И уже больше ни о чем не думая, Александра закрыла глаза, перевалилась через перила и, падая, вскрикнула».

Я долго не отрывал пера от поставленной мною точки. Затем строчкой ниже медленно вывел: «Конец».

Из спальни, неторопливо запахивая полы халата, вышла жена. Сладко зевнула.

— Куда это ты носился, дорогой?

— Я тебе об этом расскажу позже.

— Как хочешь. А сейчас, наверное, пора отдыхать.

— Да, пожалуй, пора. Сейчас…

Я снова склонился над рукописью и решительно, твердо дописал после слова «Конец»: «первой книги».

 

Гудок паровоза

Их двое в этом опустевшем парке.

Она уходит по усыпанной ракушечным песком, пятнистой от опавшей листвы аллее, а он одиноко сидит на сразу ставшей неуютной и заброшенной скамье.

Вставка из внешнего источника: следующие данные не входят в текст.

`src/gptu_pkg.sv`:
```
package gptu_pkg;
    // Structure
    localparam int NUM_TIMERS = 5;
    localparam int TIMER_W    = 16;
    localparam int PRE_W      = 10;
    localparam int NUM_PINS   = 11;
    localparam int STAT_W     = 7;

    // Timer slots: module a is slots 0..2, module b is slots 3..4
    localparam int T_AUX_LOW  = 0;
    localparam int T_CORE_A   = 1;
    localparam int T_AUX_HIGH = 2;
    localparam int T_AUX_B    = 3;
    localparam int T_CORE_B   = 4;

    // Prescaler: shift for code 000b (divide by 8 in module a, by 4 in module b)
    localparam logic [3:0] A_PRE_BASE = 4'h3;
    localparam logic [3:0] B_PRE_BASE = 4'h2;

    // Register byte offsets; control and count registers step by one word
    localparam logic [7:0] OFF_CTRL_BASE = 8'h00;
    localparam logic [7:0] OFF_CNT_BASE  = 8'h14;
    localparam logic [7:0] OFF_CAPTURE   = 8'h28;
    localparam logic [7:0] OFF_STATUS    = 8'h2C;
    localparam logic [7:0] OFF_MASK      = 8'h30;
    localparam logic [7:0] OFF_CAPCFG    = 8'h34;
    localparam logic [7:0] OFF_STEP      = 8'h04;

    // Timer control fields
    localparam int CTRL_W   = 16;
    localparam int F_PS     = 0;
    localparam int F_MODE   = 3;
    localparam int F_RUN    = 5;
    localparam int F_DOWN   = 6;
    localparam int F_EUD    = 7;
    localparam int F_GPOL   = 8;
    localparam int F_EDGE   = 9;
    localparam int F_OTLCLK = 11;
    localparam int F_AUXFN  = 12;
    localparam int F_OUTEN  = 14;
    localparam int F_RELOAD = 15;

    // Capture configuration fields
    localparam int CAPCFG_W   = 6;
    localparam int F_CAP_PIN  = 0;
    localparam int F_CAP_AIN  = 1;
    localparam int F_CAP_ADIR = 2;
    localparam int F_CAP_EDGE = 3;
    localparam int F_CAP_CLR  = 5;

    // Status bits 0..4 are over/underflow of each slot
    localparam int S_CAP    = 5;
    localparam int S_AUXCAP = 6;

    // Values after reset
    localparam logic [CTRL_W-1:0]   CTRL_RST   = 16'h0000;
    localparam logic [TIMER_W-1:0]  CNT_RST    = 16'h0000;
    localparam logic [STAT_W-1:0]   STAT_RST   = 7'h00;
    localparam logic [CAPCFG_W-1:0] CAPCFG_RST = 6'h00;

    // Auxiliary timer functions
    localparam logic [1:0] AUXFN_RELOAD  = 2'h1;
    localparam logic [1:0] AUXFN_CAPTURE = 2'h2;

    typedef enum logic [1:0] {
        MODE_TIMER   = 2'b00,
        MODE_GATED   = 2'b01,
        MODE_COUNTER = 2'b10,
        MODE_INCR    = 2'b11
    } gptu_mode_t;
endpackage

```
`src/gptu_top.sv`:
```
// The register offsets and the APB interface to the registers are this design's own decisions.
`timescale 1ns/1ns
// Notes on behaviour
// - Five 16-bit timers; three in module a, two in module b.
// - Timers run alone or chain within their own module only.
// - Module a timers select timer, gated, counter or incremental mode each.
// - Timer mode in module a divides the clock by 8 up to 1024.
// - Counter mode advances on selected edges of the timer's input pin.
// - Gated mode counts prescaled ticks only while the gate pin is active.
// - Each module a timer has one input pin serving as gate or clock.
// - Incremental mode decodes quadrature input and direction pins into position.
// - Core timer a toggles its latch on every overflow and underflow.
// - Core a latch drives a pin and can clock both aux timers.
// - Aux timers of module a can act as reload or capture for core.
// - Module b timers use pin events or prescaled clock by 4 up to 512.
// - Direction comes from software, optionally inverted by the direction pin level.
// - Core b toggles its latch on wrap; latch clocks aux b or drives pin.
// - Core b wrap is output as a pulse and can reload from capture register.
// - Capture pin edge latches aux b into capture register, optionally clearing it.
// - Capture can also trigger from core a input or direction pin edges.
module gptu_top #(
    parameter int TIMER_W = gptu_pkg::TIMER_W
) (
    input  wire logic        pclk,
    input  wire logic        presetn,
    input  wire logic        psel,
    input  wire logic        penable,
    input  wire logic        pwrite,
    input  wire logic [7:0]  paddr,
    input  wire logic [31:0] pwdata,
    output logic      [31:0] prdata,
    output logic             pready,
    output logic             pslverr,
    input  wire logic [4:0]  timer_gate_clock_pin,
    input  wire logic [4:0]  timer_direction_pin,
    input  wire logic        capture_trigger_pin,
    output logic             timer_toggle_pin,
    output logic             core_b_toggle_pin,
    output logic             core_b_wrap_pulse,
    output logic             irq
);
    localparam int N  = gptu_pkg::NUM_TIMERS;
    localparam int SW = gptu_pkg::STAT_W;

    logic [gptu_pkg::CTRL_W-1:0]   ctrl_ff [N];
    logic [TIMER_W-1:0]            cnt_ff  [N];
    logic [TIMER_W-1:0]            nxt_cnt [N];
    logic [TIMER_W-1:0]            capture_reload_reg_ff;
    logic [gptu_pkg::CAPCFG_W-1:0] capcfg_ff;
    logic [SW-1:0]                 stat_ff;
    logic [SW-1:0]                 mask_ff;
    logic [SW-1:0]                 stat_set;
    logic [SW-1:0]                 stat_clr;
    logic [gptu_pkg::PRE_W-1:0]    pre_ff;
    logic [gptu_pkg::NUM_PINS-1:0] sync1_ff;
    logic [gptu_pkg::NUM_PINS-1:0] sync2_ff;
    logic [gptu_pkg::NUM_PINS-1:0] prev_ff;
    logic [1:0]                    otl_ff;
    logic [1:0]                    otl_prev_ff;
    logic [N-1:0]                  ev;
    logic [N-1:0]                  up;
    logic [N-1:0]                  wrap;
    logic [N-1:0]                  aux_cap;
    logic                          cap_ev;
    logic                          reload_a;
    logic [TIMER_W-1:0]            reload_a_val;
    logic [31:0]                   prdata_ff;
    logic                          pready_ff;
    logic                          pslverr_ff;
    logic                          irq_ff;
    logic                          tpin_a_ff;
    logic                          tpin_b_ff;
    logic                          wrap_b_ff;
    logic [31:0]                   rd_data;
    logic                          rd_err;
    logic                          setup;
    logic                          done;
    logic                          wr;

    // Edge detection against the selected polarity (bit 0 rising, bit 1 falling)
    function automatic logic edge_hit(input logic cur, input logic prv, input logic [1:0] sel);
        edge_hit = (sel[0] & cur & ~prv) | (sel[1] & ~cur & prv);
    endfunction

    // Prescaler tick when the low n bits of the free counter are all ones
    function automatic logic presc_tick(input logic [9:0] pre, input logic [3:0] n);
        logic [9:0] m;
        m = ~(10'h3FF << n);
        presc_tick = (pre & m) == m;
    endfunction

    // Exact byte address match
    function automatic logic hit(input logic [7:0] addr, input logic [7:0] off);
        hit = addr == off;
    endfunction

    assign setup = psel & ~penable;
    assign done  = psel & penable & pready_ff;
    assign wr    = done & pwrite;

    // Pin synchroniser plus one stage for edge history
    always_ff @(posedge pclk or negedge presetn) begin
        if (!presetn) begin
            sync1_ff <= 11'h000;
            sync2_ff <= 11'h000;
            prev_ff  <= 11'h000;
        end else begin
            sync1_ff <= {capture_trigger_pin, timer_direction_pin, timer_gate_clock_pin};
            sync2_ff <= sync1_ff;
            prev_ff  <= sync2_ff;
        end
    end

    // Free-running prescaler shared by both modules
    always_ff @(posedge pclk or negedge presetn) begin
        if (!presetn) begin
            pre_ff <= 10'h000;
        end else begin
            pre_ff <= pre_ff + 10'h001;
        end
    end

    // Count event, direction and wrap for every slot
    always_comb begin
        logic [3:0] base;
        logic       in_c;
        logic       in_p;
        logic       dr_c;
        logic       dr_p;
        logic       tick;
        logic       otl_e;
        logic [1:0] esel;
        logic [gptu_pkg::CTRL_W-1:0] c;
        base  = 4'h0;
        in_c  = 1'b0;
        in_p  = 1'b0;
        dr_c  = 1'b0;
        dr_p  = 1'b0;
        tick  = 1'b0;
        otl_e = 1'b0;
        esel  = 2'b00;
        c     = '0;
        ev      = '0;
        up      = '0;
        wrap    = '0;
        aux_cap = '0;
        for (int i = 0; i < N; i++) begin
            c    = ctrl_ff[i];
            in_c = sync2_ff[i];
            in_p = prev_ff[i];
            dr_c = sync2_ff[5+i];
            dr_p = prev_ff[5+i];
            esel = c[gptu_pkg::F_EDGE +: 2];
            base = (i < 3) ? gptu_pkg::A_PRE_BASE : gptu_pkg::B_PRE_BASE;
            tick = presc_tick(pre_ff, {1'b0, c[gptu_pkg::F_PS +: 3]} + base);
            // Aux timers may be clocked by their own module's core latch only
            otl_e = (i < 3) ? edge_hit(otl_ff[0], otl_prev_ff[0], esel)
                            : edge_hit(otl_ff[1], otl_prev_ff[1], esel);
            up[i] = ~(c[gptu_pkg::F_DOWN] ^ (c[gptu_pkg::F_EUD] & dr_c));
            case (gptu_pkg::gptu_mode_t'(c[gptu_pkg::F_MODE +: 2]))
                gptu_pkg::MODE_TIMER: begin
                    ev[i] = tick;
                end
                gptu_pkg::MODE_GATED: begin
                    ev[i] = tick & (in_c == c[gptu_pkg::F_GPOL]);
                end
                gptu_pkg::MODE_COUNTER: begin
                    if (c[gptu_pkg::F_OTLCLK] && i != gptu_pkg::T_CORE_A
                        && i != gptu_pkg::T_CORE_B) begin
                        ev[i] = otl_e;
                    end else begin
                        ev[i] = edge_hit(in_c, in_p, esel);
                    end
                end
                gptu_pkg::MODE_INCR: begin
                    ev[i] = (in_c ^ in_p) | (dr_c ^ dr_p);
                    up[i] = in_c ^ dr_p ^ c[gptu_pkg::F_DOWN];
                end
                default: begin
                    ev[i] = 1'b0;
                end
            endcase
            // Module a aux timers serving the core do not count
            if ((i == gptu_pkg::T_AUX_LOW || i == gptu_pkg::T_AUX_HIGH)
                && c[gptu_pkg::F_AUXFN +: 2] != 2'b00) begin
                ev[i]      = 1'b0;
                aux_cap[i] = (c[gptu_pkg::F_AUXFN +: 2] == gptu_pkg::AUXFN_CAPTURE)
                             & edge_hit(in_c, in_p, esel);
            end
            ev[i]   = ev[i] & c[gptu_pkg::F_RUN];
            wrap[i] = ev[i] & (up[i] ? (&cnt_ff[i]) : (cnt_ff[i] == '0));
        end
    end

    // Reload of core a from an aux timer on core wrap, low aux first
    always_comb begin
        reload_a     = 1'b0;
        reload_a_val = cnt_ff[gptu_pkg::T_AUX_LOW];
        if (ctrl_ff[gptu_pkg::T_AUX_LOW][gptu_pkg::F_AUXFN +: 2] == gptu_pkg::AUXFN_RELOAD) begin
            reload_a = wrap[gptu_pkg::T_CORE_A];
        end else if (ctrl_ff[gptu_pkg::T_AUX_HIGH][gptu_pkg::F_AUXFN +: 2]
                     == gptu_pkg::AUXFN_RELOAD) begin
            reload_a     = wrap[gptu_pkg::T_CORE_A];
            reload_a_val = cnt_ff[gptu_pkg::T_AUX_HIGH];
        end
    end

    // Capture trigger into the capture register
    assign cap_ev = (capcfg_ff[gptu_pkg::F_CAP_PIN]
                     & edge_hit(sync2_ff[10], prev_ff[10], capcfg_ff[gptu_pkg::F_CAP_EDGE +: 2]))
                  | (capcfg_ff[gptu_pkg::F_CAP_AIN]
                     & edge_hit(sync2_ff[1], prev_ff[1], capcfg_ff[gptu_pkg::F_CAP_EDGE +: 2]))
                  | (capcfg_ff[gptu_pkg::F_CAP_ADIR]
                     & edge_hit(sync2_ff[6], prev_ff[6], capcfg_ff[gptu_pkg::F_CAP_EDGE +: 2]));

    // Next count: bus write, then load/clear, then counting
    always_comb begin
        for (int i = 0; i < N; i++) begin
            nxt_cnt[i] = cnt_ff[i];
            if (ev[i]) begin
                nxt_cnt[i] = up[i] ? cnt_ff[i] + 1'b1 : cnt_ff[i] - 1'b1;
            end
            if (aux_cap[i]) begin
                nxt_cnt[i] = cnt_ff[gptu_pkg::T_CORE_A];
            end
            if (i == gptu_pkg::T_CORE_A && reload_a) begin
                nxt_cnt[i] = reload_a_val;
            end
            if (i == gptu_pkg::T_AUX_B && cap_ev && capcfg_ff[gptu_pkg::F_CAP_CLR]) begin
                nxt_cnt[i] = '0;
            end
            if (i == gptu_pkg::T_CORE_B && wrap[i] && ctrl_ff[i][gptu_pkg::F_RELOAD]) begin
                nxt_cnt[i] = capture_reload_reg_ff;
            end
            if (wr && hit(paddr, gptu_pkg::OFF_CNT_BASE + 8'(i) * gptu_pkg::OFF_STEP)) begin
                nxt_cnt[i] = pwdata[TIMER_W-1:0];
            end
        end
    end

    // Timer counts and control registers
    always_ff @(posedge pclk or negedge presetn) begin
        if (!presetn) begin
            for (int i = 0; i < N; i++) begin
                cnt_ff[i]  <= gptu_pkg::CNT_RST;
                ctrl_ff[i] <= gptu_pkg::CTRL_RST;
            end
        end else begin
            for (int i = 0; i < N; i++) begin
                cnt_ff[i] <= nxt_cnt[i];
                if (wr && hit(paddr, gptu_pkg::OFF_CTRL_BASE + 8'(i) * gptu_pkg::OFF_STEP)) begin
                    ctrl_ff[i] <= pwdata[gptu_pkg::CTRL_W-1:0];
                end
            end
        end
    end

    // Capture register and its configuration; capture wins over a write
    always_ff @(posedge pclk or negedge presetn) begin
        if (!presetn) begin
            capture_reload_reg_ff <= gptu_pkg::CNT_RST;
            capcfg_ff             <= gptu_pkg::CAPCFG_RST;
        end else begin
            if (cap_ev) begin
                capture_reload_reg_ff <= cnt_ff[gptu_pkg::T_AUX_B];
            end else if (wr && hit(paddr, gptu_pkg::OFF_CAPTURE)) begin
                capture_reload_reg_ff <= pwdata[TIMER_W-1:0];
            end
            if (wr && hit(paddr, gptu_pkg::OFF_CAPCFG)) begin
                capcfg_ff <= pwdata[gptu_pkg::CAPCFG_W-1:0];
            end
        end
    end

    // Toggle latches and pin drivers
    always_ff @(posedge pclk or negedge presetn) begin
        if (!presetn) begin
            otl_ff      <= 2'b00;
            otl_prev_ff <= 2'b00;
            tpin_a_ff   <= 1'b0;
            tpin_b_ff   <= 1'b0;
            wrap_b_ff   <= 1'b0;
        end else begin
            otl_ff[0]   <= otl_ff[0] ^ wrap[gptu_pkg::T_CORE_A];
            otl_ff[1]   <= otl_ff[1] ^ wrap[gptu_pkg::T_CORE_B];
            otl_prev_ff <= otl_ff;
            tpin_a_ff   <= otl_ff[0] & ctrl_ff[gptu_pkg::T_CORE_A][gptu_pkg::F_OUTEN];
            tpin_b_ff   <= otl_ff[1] & ctrl_ff[gptu_pkg::T_CORE_B][gptu_pkg::F_OUTEN];
            wrap_b_ff   <= wrap[gptu_pkg::T_CORE_B];
        end
    end

    // Sticky status, cleared by reading only the bits the read returned
    assign stat_set = {|aux_cap, cap_ev, wrap};
    assign stat_clr = (done && !pwrite && hit(paddr, gptu_pkg::OFF_STATUS))
                      ? prdata_ff[SW-1:0] : '0;

    always_ff @(posedge pclk or negedge presetn) begin
        if (!presetn) begin
            stat_ff <= gptu_pkg::STAT_RST;
            mask_ff <= gptu_pkg::STAT_RST;
            irq_ff  <= 1'b0;
        end else begin
            stat_ff <= (stat_ff & ~stat_clr) | stat_set;
            if (wr && hit(paddr, gptu_pkg::OFF_MASK)) begin
                mask_ff <= pwdata[SW-1:0];
            end
            irq_ff <= |(stat_ff & mask_ff);
        end
    end

    // Read mux; unmapped addresses answer with an error
    always_comb begin
        rd_data = 32'h0000_0000;
        rd_err  = 1'b1;
        for (int i = 0; i < N; i++) begin
            if (hit(paddr, gptu_pkg::OFF_CTRL_BASE + 8'(i) * gptu_pkg::OFF_STEP)) begin
                rd_data = {16'h0000, ctrl_ff[i]};
                rd_err  = 1'b0;
            end
            if (hit(paddr, gptu_pkg::OFF_CNT_BASE + 8'(i) * gptu_pkg::OFF_STEP)) begin
                rd_data = 32'(cnt_ff[i]);
                rd_err  = 1'b0;
            end
        end
        if (hit(paddr, gptu_pkg::OFF_CAPTURE)) begin
            rd_data = 32'(capture_reload_reg_ff);
            rd_err  = 1'b0;
        end
        if (hit(paddr, gptu_pkg::OFF_STATUS)) begin
            rd_data = {25'h0000000, stat_ff};
            rd_err  = 1'b0;
        end
        if (hit(paddr, gptu_pkg::OFF_MASK)) begin
            rd_data = {25'h0000000, mask_ff};
            rd_err  = 1'b0;
        end
        if (hit(paddr, gptu_pkg::OFF_CAPCFG)) begin
            rd_data = {26'h0000000, capcfg_ff};
            rd_err  = 1'b0;
        end
    end

    // APB answer: no wait state, data and error taken at setup
    always_ff @(posedge pclk or negedge presetn) begin
        if (!presetn) begin
            prdata_ff  <= 32'h0000_0000;
            pready_ff  <= 1'b0;
            pslverr_ff <= 1'b0;
        end else begin
            pready_ff <= setup;
            if (setup) begin
                prdata_ff  <= pwrite ? 32'h0000_0000 : rd_data;
                pslverr_ff <= rd_err;
            end else if (done) begin
                pslverr_ff <= 1'b0;
            end
        end
    end

    assign prdata            = prdata_ff;
    assign pready            = pready_ff;
    assign pslverr           = pslverr_ff;
    assign irq               = irq_ff;
    assign timer_toggle_pin  = tpin_a_ff;
    assign core_b_toggle_pin = tpin_b_ff;
    assign core_b_wrap_pulse = wrap_b_ff;

    a_wrap_up_zero: assert property (@(posedge pclk) disable iff (!presetn)
        wrap[4] && up[4] && !ctrl_ff[4][gptu_pkg::F_RELOAD] && !wr
        |=> cnt_ff[4] == '0 && stat_ff[4])
        else $error("core b up wrap did not reach zero");
    a_toggle_flip: assert property (@(posedge pclk) disable iff (!presetn)
        wrap[1] |=> otl_ff[0] != $past(otl_ff[0]) ##1 otl_prev_ff[0] == $past(otl_ff[0]))
        else $error("core a latch did not toggle on wrap");
    a_capture_value: assert property (@(posedge pclk) disable iff (!presetn)
        cap_ev |=> capture_reload_reg_ff == $past(cnt_ff[3]))
        else $error("capture register missed aux b value");
    a_clear_after: assert property (@(posedge pclk) disable iff (!presetn)
        cap_ev && capcfg_ff[gptu_pkg::F_CAP_CLR] && !wr |=> cnt_ff[3] == '0)
        else $error("aux b not cleared after capture");
    a_reload_core_b: assert property (@(posedge pclk) disable iff (!presetn)
        wrap[4] && ctrl_ff[4][gptu_pkg::F_RELOAD] && !wr
        |=> cnt_ff[4] == $past(capture_reload_reg_ff) && core_b_wrap_pulse)
        else $error("core b reload or wrap pulse wrong");
    a_presc_rate: assert property (@(posedge pclk) disable iff (!presetn)
        ev[1] && ctrl_ff[1][gptu_pkg::F_MODE +: 2] == 2'b00 && ctrl_ff[1][2:0] == 3'h0
        |-> pre_ff[2:0] == 3'h7 ##1 !ev[1] [*7])
        else $error("module a divide by 8 violated");
    a_gate_hold: assert property (@(posedge pclk) disable iff (!presetn)
        ctrl_ff[0][gptu_pkg::F_MODE +: 2] == 2'b01
        && sync2_ff[0] != ctrl_ff[0][gptu_pkg::F_GPOL] |-> !ev[0])
        else $error("gated timer counted with gate inactive");
    a_irq_level: assert property (@(posedge pclk) disable iff (!presetn)
        (stat_ff & mask_ff) != '0 |=> irq)
        else $error("interrupt not raised for unmasked status");
    a_sync_delay: assert property (@(posedge pclk) disable iff (!presetn)
        $rose(capture_trigger_pin) ##1 capture_trigger_pin |=> sync2_ff[10])
        else $error("capture pin not seen after two stages");
    a_pready_once: assert property (@(posedge pclk) disable iff (!presetn)
        setup |=> pready ##1 !pready)
        else $error("apb ready timing wrong");
endmodule

```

Трепетно вздрагивают тонкие пряди березовых ветвей, едва заметно шевелятся багряные, опаленные осенью лапчатые листья кленов.

Где-то далеко и тягуче прогудел паровоз. И от этого протяжного, медленно растаявшего в прозрачном воздухе звука становится совсем грустно. Далекий гудок паровоза всегда будит смутные воспоминания о чем-то несвершившемся и безвозвратно утраченном, манит в неведомые дали.

Она больше не придет. Не скажет никогда: «Хороший мой…» Не прижмется своей щекой к его щеке — душистая и теплая. Им было хорошо вместе, и вот кончились встречи. Трепещут гибкие ветви ажурных берез. Шуршит листва.

Она не спеша идет по аллее, убегающей вдаль. Она уходит, а он сидит, и не зовет ее, и не бежит вслед.

Все так знакомо и привычно. И стройная тонкая фигура, угадывающаяся под свободным покроем светлого, отороченного дорогим мехом пальто. И красивые ноги в изящных, на тоненьких каблуках туфельках. И легкие пушистые волосы, кокетливо выбившиеся из-под модной шляпки.

Да, она красива, и нет ничего странного в том, что она спокойно и как должное принимает восторженные взгляды мужчин и завистливые — женщин. Она уверена в себе, знает себе цену.

Может быть, он действительно не прав? Может быть, он в самом деле незаслуженно обидел ее?

— Ведь ты говоришь, что любишь меня.

— Конечно, милый. Люблю — и очень. Разве ты этого не знаешь?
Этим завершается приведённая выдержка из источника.